Reply: Thanks for the suggestion. We have detailedly described epilepsies more clinically in the first paragraph of Method section according to Reviewers' suggestion.

#2: Could you provide data on actual pharmacotherapy of patients and report whether there is a difference in drugs used in depressed and non-depressed population?

Reply: Thanks for the suggestion. Whether taking ASMs and the number and type of ASM at the time of examination have also been recorded. Furthermore, we analyzed the total ASM numbers and each ASM type between depressed and non-depressed population, and the results revealed considerable strength for final conclusion when the regimen of AED administration between two groups had no significant difference in this study. This results also have been showed in table 2. This advise will be huge treasure for our future scientific activity.

#3: What do you mean by "unknown epilepsy"

Reply: Thanks for the comment. Epilepsy type mainly includes generalized epilepsy, focal epilepsy, and unknown category according to the diagnostic criteria of the International League Against Epilpsy[1]. The term ‘unknown epilepsy’ is used to denote where it is understood that the patient has epilepsy but the clinician is unable to determine if the epilepsy type is focal or generalized because there is insufficient information available. This may be for a variety of reasons. There may be no access to EEG or the EEG studies may have been uninformative e.g. normal. If the seizure type(s) are unknown, then the epilepsy type may be unknown for similar reasons although the two may not always be concordant. For example, the patient may have had several symmetrical tonic-clonic seizures without focal features and normal EEG recordings. Thus, the onset of the seizures is unknown and the person has an unknown epilepsy type. We also have fully described the definition and example of unknown epilepsy in the first paragraph of method section.
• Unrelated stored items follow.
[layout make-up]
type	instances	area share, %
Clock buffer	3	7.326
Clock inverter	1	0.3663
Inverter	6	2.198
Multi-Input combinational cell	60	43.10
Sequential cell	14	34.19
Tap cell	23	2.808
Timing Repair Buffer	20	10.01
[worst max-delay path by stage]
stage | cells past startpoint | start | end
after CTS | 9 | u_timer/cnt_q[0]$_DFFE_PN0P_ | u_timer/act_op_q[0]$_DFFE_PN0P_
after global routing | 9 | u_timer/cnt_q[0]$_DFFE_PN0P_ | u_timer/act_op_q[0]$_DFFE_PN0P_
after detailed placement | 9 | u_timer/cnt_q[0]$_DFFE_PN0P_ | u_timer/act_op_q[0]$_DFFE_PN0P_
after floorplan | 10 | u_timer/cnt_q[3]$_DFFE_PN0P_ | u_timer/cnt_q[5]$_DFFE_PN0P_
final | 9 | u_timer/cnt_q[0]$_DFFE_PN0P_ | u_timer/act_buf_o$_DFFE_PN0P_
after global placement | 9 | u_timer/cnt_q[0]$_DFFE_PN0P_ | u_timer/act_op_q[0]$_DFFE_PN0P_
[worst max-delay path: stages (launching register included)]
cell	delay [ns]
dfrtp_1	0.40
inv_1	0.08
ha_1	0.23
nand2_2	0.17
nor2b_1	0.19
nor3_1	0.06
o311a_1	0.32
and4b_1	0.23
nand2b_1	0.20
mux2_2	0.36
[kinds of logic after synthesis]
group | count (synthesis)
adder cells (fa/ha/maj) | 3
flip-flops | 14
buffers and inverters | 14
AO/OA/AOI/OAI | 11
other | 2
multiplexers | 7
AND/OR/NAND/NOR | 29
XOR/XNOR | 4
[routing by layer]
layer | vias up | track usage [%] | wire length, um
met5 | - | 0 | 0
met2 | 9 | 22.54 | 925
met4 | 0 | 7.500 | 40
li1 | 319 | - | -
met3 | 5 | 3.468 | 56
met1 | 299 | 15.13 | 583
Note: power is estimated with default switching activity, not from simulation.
$ cat src/rtl/irq_pres_pkg.sv
package irq_pres_pkg;
  typedef enum logic [1:0] {
    OP_SET_CPPR = 2'd0,
    OP_SET_IPI  = 2'd1,
    OP_ACCEPT   = 2'd2,
    OP_EOI      = 2'd3
  } cpu_op_e;
endpackage

$ cat src/rtl/irq_req_hold.sv
// One-entry holding stage for a delivery that collides with a core operation.
module irq_req_hold #(
  parameter int SRC_W  = 24,
  parameter int PRIO_W = 8
) (
  input  logic              clk,
  input  logic              rst_n,
  input  logic              in_valid,
  input  logic [SRC_W-1:0]  in_src,
  input  logic [PRIO_W-1:0] in_prio,
  input  logic              stall,
  output logic              ready,
  output logic              eff_valid,
  output logic [SRC_W-1:0]  eff_src,
  output logic [PRIO_W-1:0] eff_prio
);
  logic              hold_v_q, hold_v_d, load_en;
  logic [SRC_W-1:0]  hold_src_q;
  logic [PRIO_W-1:0] hold_prio_q;

  always_comb begin
    ready     = ~hold_v_q;
    eff_valid = hold_v_q | in_valid;
    eff_src   = hold_v_q ? hold_src_q  : in_src;
    eff_prio  = hold_v_q ? hold_prio_q : in_prio;
    hold_v_d  = stall & eff_valid;
    load_en   = stall & in_valid & ~hold_v_q;
  end

  always_ff @(posedge clk or negedge rst_n) begin
    if (!rst_n) begin
      hold_v_q    <= 1'b0;
      hold_src_q  <= '0;
      hold_prio_q <= '0;
    end else begin
      hold_v_q <= hold_v_d;
      if (load_en) begin
        hold_src_q  <= in_src;
        hold_prio_q <= in_prio;
      end
    end
  end
endmodule

$ cat src/rtl/irq_prio_cmp.sv
// Favour comparisons shared by delivery and IPI arbitration.
module irq_prio_cmp #(
  parameter int PRIO_W = 8
) (
  input  logic [PRIO_W-1:0] cmp_cppr,
  input  logic              busy,
  input  logic [PRIO_W-1:0] pend_prio,
  input  logic [PRIO_W-1:0] req_prio,
  input  logic [PRIO_W-1:0] ipi_prio,
  output logic              req_win,
  output logic              ipi_win
);
  always_comb begin
    req_win = (req_prio < cmp_cppr) && !(busy && (pend_prio <= req_prio));
    ipi_win = (ipi_prio < cmp_cppr) && !(busy && (pend_prio <= ipi_prio));
  end
endmodule

$ cat src/rtl/irq_present_ctl.sv
module irq_present_ctl
  import irq_pres_pkg::*;
#(
  parameter int PRIO_W  = 8,
  parameter int SRC_W   = 24,
  parameter int IPI_SRC = 2
) (
  input  logic                    clk,
  input  logic                    rst_n,
  input  logic                    cpu_op_valid,
  input  logic [1:0]              cpu_op,
  input  logic [PRIO_W+SRC_W-1:0] cpu_wdata,
  output logic [PRIO_W+SRC_W-1:0] cpu_rdata,
  input  logic                    req_valid,
  output logic                    req_ready,
  input  logic [SRC_W-1:0]        req_src,
  input  logic [PRIO_W-1:0]       req_prio,
  output logic                    req_ack,
  output logic                    req_nak,
  output logic                    bounce_valid,
  output logic [SRC_W-1:0]        bounce_src,
  output logic                    eoi_valid,
  output logic [SRC_W-1:0]        eoi_src,
  output logic                    resend_req,
  output logic                    irq_out
);
  localparam int WORD_W = PRIO_W + SRC_W;
  localparam logic [PRIO_W-1:0] MASKED = '1;
  localparam logic [SRC_W-1:0]  IPI_ID = SRC_W'(IPI_SRC);

  cpu_op_e op_e;
  assign op_e = cpu_op_e'(cpu_op);

  logic [PRIO_W-1:0] cppr_q, cppr_d, pp_q, pp_d, mfrr_q, mfrr_d;
  logic [SRC_W-1:0]  src_q, src_d;
  logic              irq_q, irq_d;
  logic              ack_d, nak_d, bv_d, eoi_v_d, rs_d;
  logic [SRC_W-1:0]  bsrc_d, esrc_d;
  logic              state_en;

  logic              eff_v, take;
  logic [SRC_W-1:0]  eff_src;
  logic [PRIO_W-1:0] eff_prio, eff_cppr, eff_mfrr;
  logic              busy, req_win, ipi_win, ipi_go, drop;

  irq_req_hold #(.SRC_W(SRC_W), .PRIO_W(PRIO_W)) hold_i (
    .clk(clk), .rst_n(rst_n),
    .in_valid(req_valid), .in_src(req_src), .in_prio(req_prio),
    .stall(cpu_op_valid), .ready(req_ready),
    .eff_valid(eff_v), .eff_src(eff_src), .eff_prio(eff_prio)
  );

  assign busy = (src_q != '0);
  assign take = eff_v & ~cpu_op_valid;

  always_comb begin
    eff_cppr = cppr_q;
    if (cpu_op_valid && op_e == OP_SET_CPPR) eff_cppr = cpu_wdata[PRIO_W-1:0];
    if (cpu_op_valid && op_e == OP_EOI)      eff_cppr = cpu_wdata[WORD_W-1 -: PRIO_W];
    eff_mfrr = (cpu_op_valid && op_e == OP_SET_IPI) ? cpu_wdata[PRIO_W-1:0] : mfrr_q;
  end

  irq_prio_cmp #(.PRIO_W(PRIO_W)) cmp_i (
    .cmp_cppr(eff_cppr), .busy(busy), .pend_prio(pp_q),
    .req_prio(eff_prio), .ipi_prio(eff_mfrr),
    .req_win(req_win), .ipi_win(ipi_win)
  );

  always_comb begin
    cppr_d = cppr_q; pp_d = pp_q; mfrr_d = mfrr_q; src_d = src_q; irq_d = irq_q;
    ack_d = 1'b0; nak_d = 1'b0; bv_d = 1'b0; bsrc_d = '0;
    eoi_v_d = 1'b0; esrc_d = '0; rs_d = 1'b0;
    ipi_go = 1'b0; drop = 1'b0;
    state_en = cpu_op_valid | take;
    if (cpu_op_valid) begin
      unique case (op_e)
        OP_SET_CPPR: begin
          cppr_d = eff_cppr;
          if (eff_cppr < cppr_q) begin
            drop = busy && (eff_cppr <= pp_q);
          end else if (!busy) begin
            rs_d   = 1'b1;
            ipi_go = ipi_win;
          end
        end
        OP_SET_IPI: begin
          mfrr_d = eff_mfrr;
          ipi_go = ipi_win;
        end
        OP_ACCEPT: begin
          cppr_d = pp_q;
          src_d  = '0;
          pp_d   = MASKED;
          irq_d  = 1'b0;
        end
        OP_EOI: begin
          cppr_d  = eff_cppr;
          eoi_v_d = 1'b1;
          esrc_d  = cpu_wdata[SRC_W-1:0];
          if (!busy) begin
            rs_d   = 1'b1;
            ipi_go = ipi_win;
          end
        end
        default: ;
      endcase
      if (drop) begin
        bv_d   = (src_q != IPI_ID);
        bsrc_d = (src_q != IPI_ID) ? src_q : '0;
        src_d  = '0;
        pp_d   = MASKED;
        irq_d  = 1'b0;
      end
      if (ipi_go) begin
        bv_d   = busy && (src_q != IPI_ID);
        bsrc_d = (busy && (src_q != IPI_ID)) ? src_q : '0;
        src_d  = IPI_ID;
        pp_d   = eff_mfrr;
        irq_d  = 1'b1;
      end
    end else if (take) begin
      if (req_win) begin
        bv_d   = busy && (src_q != IPI_ID);
        bsrc_d = (busy && (src_q != IPI_ID)) ? src_q : '0;
        src_d  = eff_src;
        pp_d   = eff_prio;
        irq_d  = 1'b1;
        ack_d  = 1'b1;
      end else begin
        nak_d = 1'b1;
      end
    end
  end

  always_ff @(posedge clk or negedge rst_n) begin
    if (!rst_n) begin
      cppr_q <= '0;
      src_q  <= '0;
      pp_q   <= MASKED;
      mfrr_q <= MASKED;
      irq_q  <= 1'b0;
    end else if (state_en) begin
      cppr_q <= cppr_d;
      src_q  <= src_d;
      pp_q   <= pp_d;
      mfrr_q <= mfrr_d;
      irq_q  <= irq_d;
    end
  end

  always_ff @(posedge clk or negedge rst_n) begin
    if (!rst_n) begin
      req_ack <= 1'b0; req_nak <= 1'b0;
      bounce_valid <= 1'b0; bounce_src <= '0;
      eoi_valid <= 1'b0; eoi_src <= '0;
      resend_req <= 1'b0;
    end else begin
      req_ack <= ack_d; req_nak <= nak_d;
      bounce_valid <= bv_d; bounce_src <= bsrc_d;
      eoi_valid <= eoi_v_d; eoi_src <= esrc_d;
      resend_req <= rs_d;
    end
  end

  assign cpu_rdata = {cppr_q, src_q};
  assign irq_out   = irq_q;
endmodule

$ cat config.mk
export PLATFORM = sky130hd
export DESIGN_NAME = irq_present_ctl
export DESIGN_NICKNAME = d
export VERILOG_FILES = /design/src/rtl/irq_pres_pkg.sv /design/src/rtl/irq_req_hold.sv /design/src/rtl/irq_prio_cmp.sv /design/src/rtl/irq_present_ctl.sv
export SDC_FILE = /design/constraint.sdc
export NUM_CORES = 1
export LEC_CHECK = 0
export ABC_AREA = 1
export CORE_MARGIN = 3
export CORE_UTILIZATION = 52
export DETAILED_ROUTE_END_ITERATION = 12
export PLACE_DENSITY = 0.81
export SYNTH_ARGS = -nofsm -noshare
export SYNTH_HDL_FRONTEND = slang
export SYNTH_SLANG_ARGS = --single-unit
$ cat constraint.sdc
create_clock -name clk -period 3.3 [get_ports clk]
set_input_delay 0.66 -clock clk [delete_from_list [all_inputs] [get_ports clk]]
set_output_delay 0.66 -clock clk [all_outputs]
set_load 0.02 [all_outputs]
==> results of run 1 <==
==> routing by layer <==
metal	global-route usage	wire length, µm
met5	0	0
met4	0.0877	475
met3	0.0505	1680
met2	0.408	9970
met1	0.352	8990
==> repair_timing <==
item | CTS | global route
hold buffers | 0 | 0
setup endpoints to repair | 59 | 60
resized for setup | 18 | 17
pin swaps | 4 | 5
setup buffers | 1 | 6
cloned | 0 | 3
==> cell usage in the layout, fill, tap and decap left out, drive strengths merged <==
| master | netlist | routed |
|---|---|---|
| nand4 | 10 | 10 |
| clkbuf | 29 | 19 |
| inv | 153 | 161 |
| o21bai | 1 | 1 |
| and2 | 1 | 1 |
| dlymetal6s2s | 0 | 1 |
| clkdlybuf4s50 | 0 | 152 |
| nor2 | 71 | 71 |
| clkinvlp | 0 | 1 |
| o211ai | 14 | 14 |
| o21ai | 64 | 64 |
| mux2 | 7 | 7 |
| a21boi | 2 | 2 |
| nand3 | 72 | 72 |
| buf | 15 | 81 |
| o22ai | 1 | 1 |
| ha | 48 | 48 |
| a21oi | 43 | 43 |
| clkinv | 1 | 5 |
| or2 | 7 | 7 |
| nor3 | 1 | 1 |
| dfrtp | 119 | 119 |
| dfstp | 16 | 16 |
| bufinv | 0 | 2 |
| nand2 | 261 | 262 |
| and3 | 1 | 1 |
| a211oi | 26 | 26 |
==> Yosys cell counts, types with 7 or more instances <==
master	number	area, µm²
nand2_1	256	961
clkbuf_1	29	109
inv_1	151	567
mux2_2	7	78.8
dfrtp_1	119	2980
nand4_1	10	62.6
or2_2	7	43.8
o211ai_1	13	97.6
nand3_1	70	350
a211oi_1	26	195
a21oi_1	42	210
nor2_1	71	267
ha_1	48	601
dfstp_2	16	420
o21ai_0	60	300
==> cells by family after synthesis <==
family | after synthesis | share of synthesized area
and+or+nand+nor | 424 | 0.236
muxes | 7 | 0.0105
adders and majority gates | 48 | 0.0797
AOI/OAI and AO/OA | 151 | 0.117
DFF | 135 | 0.451
buffers and inverters | 198 | 0.105
==> layout make-up <==
class	count	area, µm²	area share
repair buffers	236	2230	0.214
flip-flops and latches	135	3400	0.325
well taps	180	225	0.0215
clock buffers	17	425	0.0407
multi-input cells	631	3430	0.328
inverters	154	578	0.0553
clock inverters	15	161	0.0154
==> report_power, final <==
| group | switching (µW) | internal [µW] | total [µW] |
|---|---|---|---|
| Clock | 762 | 1130 | 1890 |
| Combinational | 1430 | 1100 | 2530 |
| Sequential | 282 | 1980 | 2260 |
==> sequential cells by signal, indices dropped and copies added (netlist names), 8 cells and up <==
signal and flops:
mfrr_q 8, bounce_src 24, eoi_src 24, pp_q 8, cppr_q 8, hold_i.hold_src_q 24
hold_i.hold_prio_q 8, src_q 24
==> path summary, 6_finish.rpt <==
| kind | start | end | slack (ns) |
|---|---|---|---|
| setup / recovery | cpu_op[0] | src_q[1] | 0.14 |
| hold / removal | rst_n | eoi_src[1] | 0.20 |
| setup reg to reg | hold_i.hold_v_q | pp_q[7] | 0.44 |
| hold reg to reg | hold_i.hold_src_q[16] | hold_i.hold_src_q[16] | 0.49 |
| max in group asynchronous | rst_n | eoi_src[12] | 2.25 |
| min in group clk | hold_i.hold_src_q[16] | hold_i.hold_src_q[16] | 0.49 |
==> metrics by stage <==
| stage | setup slack (ns) | power, µW | util |
|---|---|---|---|
| after floorplan | 0.0772 | 3590 | - |
| after global placement | -0.516 | 4560 | 0.689 |
| after detailed placement | -0.660 | 4640 | 0.689 |
| after CTS | 0.00725 | 6580 | 0.736 |
| after global routing | -0.0371 | 7070 | 0.745 |
| final | 0.144 | 6680 | 0.745 |
==> results.json, run 1 <==
{
  "vias": 7248,
  "critPathKind": "input port to register",
  "drv_cap": 0,
  "wire_per_inst_um": 15.4,
  "max_slew_margin": 0.509,
  "cts_num_sinks": 135,
  "rows": 43,
  "min_path_type": "input port to asynchronous set/reset pin",
  "drtIter0Drc": 739,
  "dr.pass1.iters": 7,
  "ys_seq_area_frac": 0.451,
  "dp_cells": 1326,
  "ant_nets": 0,
  "fin_setup_tns_ns": 0,
  "cp_cell_sequence": "dlymetal6s2s_1 > ha_2 > nand2_4 > inv_2 > a21oi_2 > o21ai_0 > o21ai_1 > ha_1 > a21oi_2 > nor2_1 > a211oi_1 > buf_4 > nand2_1 > nand2_2 > nand3_4 > nand2_4 > nand3_4 > buf_6 > nand3_1 > nand2_1",
  "fin_skew_ns": 0.00707,
  "stdcell_area_um2": 10500,
  "synth.net_count": 1081,
  "num_antenna_cells": 0,
  "syn_area_um2": 7530,
  "die_y_um": 126,
  "crit_path_end_kind": "register",
  "cp_num_buf_inv": 4,
  "worst_path_largest_cell_delay_ns": 0.32,
  "start_util": 0.536,
  "p_leak_uw": 0.00543,
  "grt_max_degree": 65,
  "wl_um": 21100,
  "max-clock-path-buffers": 2,
  "antenna_found_initial": 0,
  "syn_inst": 963,
  "ys_ff_latch": 135,
  "path_depth": 20,
  "areaGrowthSynthToFinish_pct": 38.8,
  "finalCritPeriodShare": 0.956,
  "finalSetupViolCount": 0,
  "synthFlopType": "dfrtp_1",
  "numPortBuffers": 156,
  "pin_count": 157,
  "finalHoldWorstSlack_ns": 0.203,
  "avgViaCountPerCell": 5.30,
  "synth_edf_count": 0,
  "final_layout_size_suffix_gt1_frac": 0.146,
  "place_area_um2": 9680,
  "gp_congestion": 0.887,
  "grt_pass1_wl_um": 32900,
  "slew_viol_final": 0,
  "fmax_mhz": 317,
  "htree_levels": 4,
  "outcome": "completed",
  "dieArea_um2": 16000,
  "yosys_warnings": 0,
  "syn_area_per_cell_um2": 7.82,
  "clock_latency_ns": 0.42,
  "fp.coreArea_um2": 14000,
  "power_density_nw_per_um2": 639,
  "r2r_cells": 18,
  "root_buffer": "clkbuf_16",
  "clk_pin_slew_ns": 0.06,
  "ys_types": 34,
  "hold_viol": 0,
  "ir_worst_vdd_mv": 0.422,
  "cts_tree": "done",
  "crit_fanout": 13,
  "cp_slowest_cell": "ha_1",
  "tightest_slew_ns": 0.737,
  "finalNonFillerCells": 1368,
  "grt-ovfl-total": 0,
  "grt_usage": 0.256,
  "hpwl_um": 15100,
  "worstPathRequired_ns": 3.60,
  "nNetsFinal": 1293,
  "critPathArrivalTime_ns": 3.46,
  "die_w_um": 126,
  "async_flop_share": 1.00,
  "fill_cells": 981,
  "critPathLaunchType": "input port",
  "drc": 0,
  "grt_pass1_vias": 6689,
  "numCtsBuffers": 17,
  "path_delay_family": "simple AND/OR/NAND/NOR gates",
  "period_minus_slack_ns": 3.16
}
Note: power is estimated with default switching activity, not from simulation.
==> run 2: changes to the inputs <==
- SYNTH_HIERARCHICAL: not set -> 1
==> run 2 against run 1 <==
Compared with the run above: cell area is 3.3% higher; global-route usage up 1.2 points; synthesized cell count shrank 2.0%; combinational power up 24%; count of clock-buffer cells in the layout rose by 4; worst setup slack lost 0.064 ns; final cell count shrank 1.2%; critical path depth up 4; register-to-register slack got worse by 0.02 ns; core utilization rose by 1.6 points; clock power is 4% higher; critical endpoint is now src_q[13]; largest cell class unchanged; largest power group unchanged.
==> results.json, run 2 <==
{
  "grt_pass1_vias": 6930,
  "fin_total_pwr_uw": 7420,
  "cts_num_sinks": 135,
  "numCtsBuffers": 17,
  "fp.coreArea_um2": 14200,
  "finalSetupViolCount": 0,
  "grt-ovfl-total": 0,
  "power_density_nw_per_um2": 687,
  "vias": 7105,
  "period_minus_slack_ns": 3.22,
  "synth.area.top_cells": "dfrtp_1, nand2_1, ha_1, inv_1, dfstp_2",
  "cts_tree": "done",
  "clk_pin_slew_ns": 0.06,
  "hold_buffers": 0,
  "drtIter0Drc": 495,
  "finalCritPeriodShare": 0.976,
  "slew_viol_final": 0,
  "worstPathRequired_ns": 3.66,
  "p_leak_uw": 0.00553,
  "drc": 0,
  "critPathLaunchType": "input port",
  "ir_worst_vdd_mv": 0.414,
  "synth_top_area_cell": "dfrtp_1",
  "dr.pass1.iters": 5,
  "hold_viol": 0,
  "max-clock-path-buffers": 2,
  "wl_um": 22200,
  "grt_usage": 0.268,
  "async_flop_share": 1.00,
  "die_y_um": 128,
  "synth.net_count": 1064,
  "hpwl_um": 14900,
  "ys_types": 37,
  "die_w_um": 128,
  "finalHoldWorstSlack_ns": 0.253,
  "root_buffer": "clkbuf_16",
  "outcome": "completed",
  "r2r_cells": 20,
  "syn_area_per_cell_um2": 8.19,
  "tightest_slew_ns": 0.674,
  "gp_congestion": 0.919,
  "dp_cells": 1301,
  "drv_cap": 0,
  "fin_skew_ns": 0.00491,
  "critPathKind": "input port to register",
  "ant_nets": 0,
  "dpl_worst_slack_ns": -0.689,
  "synthFlopType": "dfrtp_1",
  "ys_top_cells_by_count": "nand2_1, inv_1, dfrtp_1",
  "fin_ws_ns": 0.0799,
  "final_core_util": 0.760,
  "wire_per_inst_um": 16.4,
  "grt_max_degree": 74,
  "syn_area_um2": 7730,
  "clock_latency_ns": 0.43,
  "ys_ff_latch": 135,
  "pin_count": 157,
  "fmax_mhz": 311,
  "avgViaCountPerCell": 5.26,
  "nNetsFinal": 1280,
  "fill_cells": 985,
  "dieArea_um2": 16400,
  "max_slew_margin": 0.551,
  "critPathArrivalTime_ns": 3.58,
  "layout_commonest_cell": "nand2_1",
  "htree_levels": 4,
  "grt_pass1_wl_um": 35000,
  "yosys_warnings": 6,
  "areaGrowthSynthToFinish_pct": 39.7,
  "rows": 43,
  "final_layout_size_suffix_gt1_frac": 0.221,
  "antenna_found_initial": 0,
  "min_path_type": "input port to asynchronous set/reset pin",
  "ys_seq_area_frac": 0.440,
  "yosysTopAreaCellShare": 0.385,
  "yosysMostFrequentCell": "nand2_1",
  "syn_inst": 944,
  "synth_edf_count": 0,
  "final_cell_mix": "nand2_1, clkdlybuf4s50_1, inv_1, dfrtp_1, buf_4",
  "start_util": 0.544,
  "num_antenna_cells": 0,
  "finalNonFillerCells": 1352,
  "crit_path_end_kind": "register",
  "crit_fanout": 10,
  "numPortBuffers": 156
}
run 2: changes by cell type in the layout (fill, tap and decap cells not counted), moves of 23 or more:
cell / before / now
a211oi_1: 26 / 1
nand3_1: 69 / 7
a21oi_2: 3 / 32
o21ai_0: 55 / 14
a21oi_1: 39 / 16
o21ai_2: 2 / 32
nand4_1: 10 / 53
nand2_1: 250 / 284
run 2: what timing repair did:
action	4_1_cts	5_1_grt
cloned	5	1
setup buffers	8	7
pin swaps	9	20
setup endpoints to repair	58	57
resized for setup	33	32
run 2: layer usage:
| layer | GRT usage | vias to the layer above | part of all wire |
|---|---|---|---|
| li1 | - | 3436 | - |
| met1 | 0.359 | 3359 | 0.43 |
| met2 | 0.445 | 267 | 0.48 |
| met4 | 0.0811 | 0 | 0.020 |
| met3 | 0.0500 | 43 | 0.067 |
| met5 | 0 | - | 0 |
run 2: area by class of cell:
cell class	instances	area, µm²	share of cell area
clock buffer	21	470	0.0436
timing repair buffer	240	2350	0.218
clock inverter	10	144	0.0133
tap	180	225	0.0209
inverter	141	534	0.0495
sequential	135	3400	0.315
multi-input combinational	625	3680	0.340
run 2: logic make-up after synthesis:
group           Yosys count  share of synthesized area
compound gates          122                      0.109
fa+ha+maj                50                     0.0809
buf+inv                 186                      0.113
flops                   135                      0.440
simple gates            451                      0.258
run 2: worst paths after layout:
kind / to / slack (ns) / start
worst max-delay path: src_q[13] / 0.08 / cpu_op[1]
worst min-delay path: eoi_src[11] / 0.25 / rst_n
worst max register to register: src_q[13] / 0.42 / hold_i/hold_v_q
worst min register to register: hold_i/hold_src_q[14] / 0.47 / hold_i/hold_src_q[14]
max in group asynchronous: pp_q[7] / 2.27 / rst_n
min in group clk: hold_i/hold_src_q[14] / 0.47 / hold_i/hold_src_q[14]
run 2: power by group:
group / total (µW) / internal, µW / leakage (µW) / switching [µW]
registers: 2310 / 2020 / 0.00173 / 288
logic: 3140 / 1420 / 0.00351 / 1720
clock network: 1970 / 1250 / 0.000292 / 724
run 2: stage by stage:
step / area [µm²] / TNS, ns
after floorplan: 7740 / 0
after global placement: 9760 / -32.94
after detailed placement: 9760 / -35.30
after CTS: 10600 / 0
after global routing: 10800 / -0.628
final: 10800 / 0
run 2: critical path: stages:
cell      delay, ns
clkbuf_2       0.10
inv_2          0.08
buf_6          0.11
ha_4           0.19
nand2_4        0.09
nand2_1        0.09
o21ai_2        0.05
a21oi_2        0.17
buf_4          0.14
buf_4          0.11
ha_1           0.24
nand2_1        0.08
inv_1          0.05
o21bai_1       0.17
nand3_1        0.14
a21oi_2        0.20
nand3_2        0.13
nand2_2        0.08
inv_2          0.05
nand3_4        0.10
nand2_8        0.12
buf_12         0.15
buf_16         0.14
o21ai_4        0.12
==> run 3: changes to the inputs <==
- CORE_MARGIN: 3 -> not set
==> run 3 against run 2 <==
Compared with the run above: worst hold slack better by 0.033 ns; wire length down 11%; non-clock buffer count down 20; count of clock-buffer cells in the layout down 3; sequential power about the same; critical endpoint is now src_q[22]; clock skew up 0.0029 ns; sequential cell count unchanged; largest cell class unchanged; power down 3.7%; combinational power down 11%.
#4: How have you excluded possibility of pseudo-epileptic seizures? That may be of high importance in depressive patients.

Reply: We have excluded possibility of pseudo-epileptic seizures. The protocols included a clinical examination and history-taking by trained neurologists. Additional complementary measures including video-EEG monitoring, MRI were performed. According to the diagnostic criteria of the International League Against Epilepsy, epilepsy was diagnosed based on clinical symptoms and electrical discharge in EEG combined by auxiliary imaging. In total, there are strict diagnostic criteria for epilepsy disease. Pseudo-epileptic seizures is caused by a variety of psychological and psychiatric reasons. The main feature is the presence of pseudoconvulsions or other abnormal behavior, but no epileptiform discharge on the EEG. Combined with the psychological scale and prolactin level assessment, it is not difficult to distinguish two diagnosis. Moreover, the epilepsy diagnosis of each included patient is definite, and these subjects are intended to take or has taken ASMs. 

Reference:

[1] Scheffer IE, Berkovic S, Capovilla G, et al. ILAE classification of the epilepsies: Position paper of the ILAE Commission for Classification and Terminology. Epilepsia 2017;58(4):512-521. 

Round 2

Reviewer 1 Report

Authors have addressed my queries adequately and necessary changes in the manuscript has been made. 

Minor editing of English language may be required.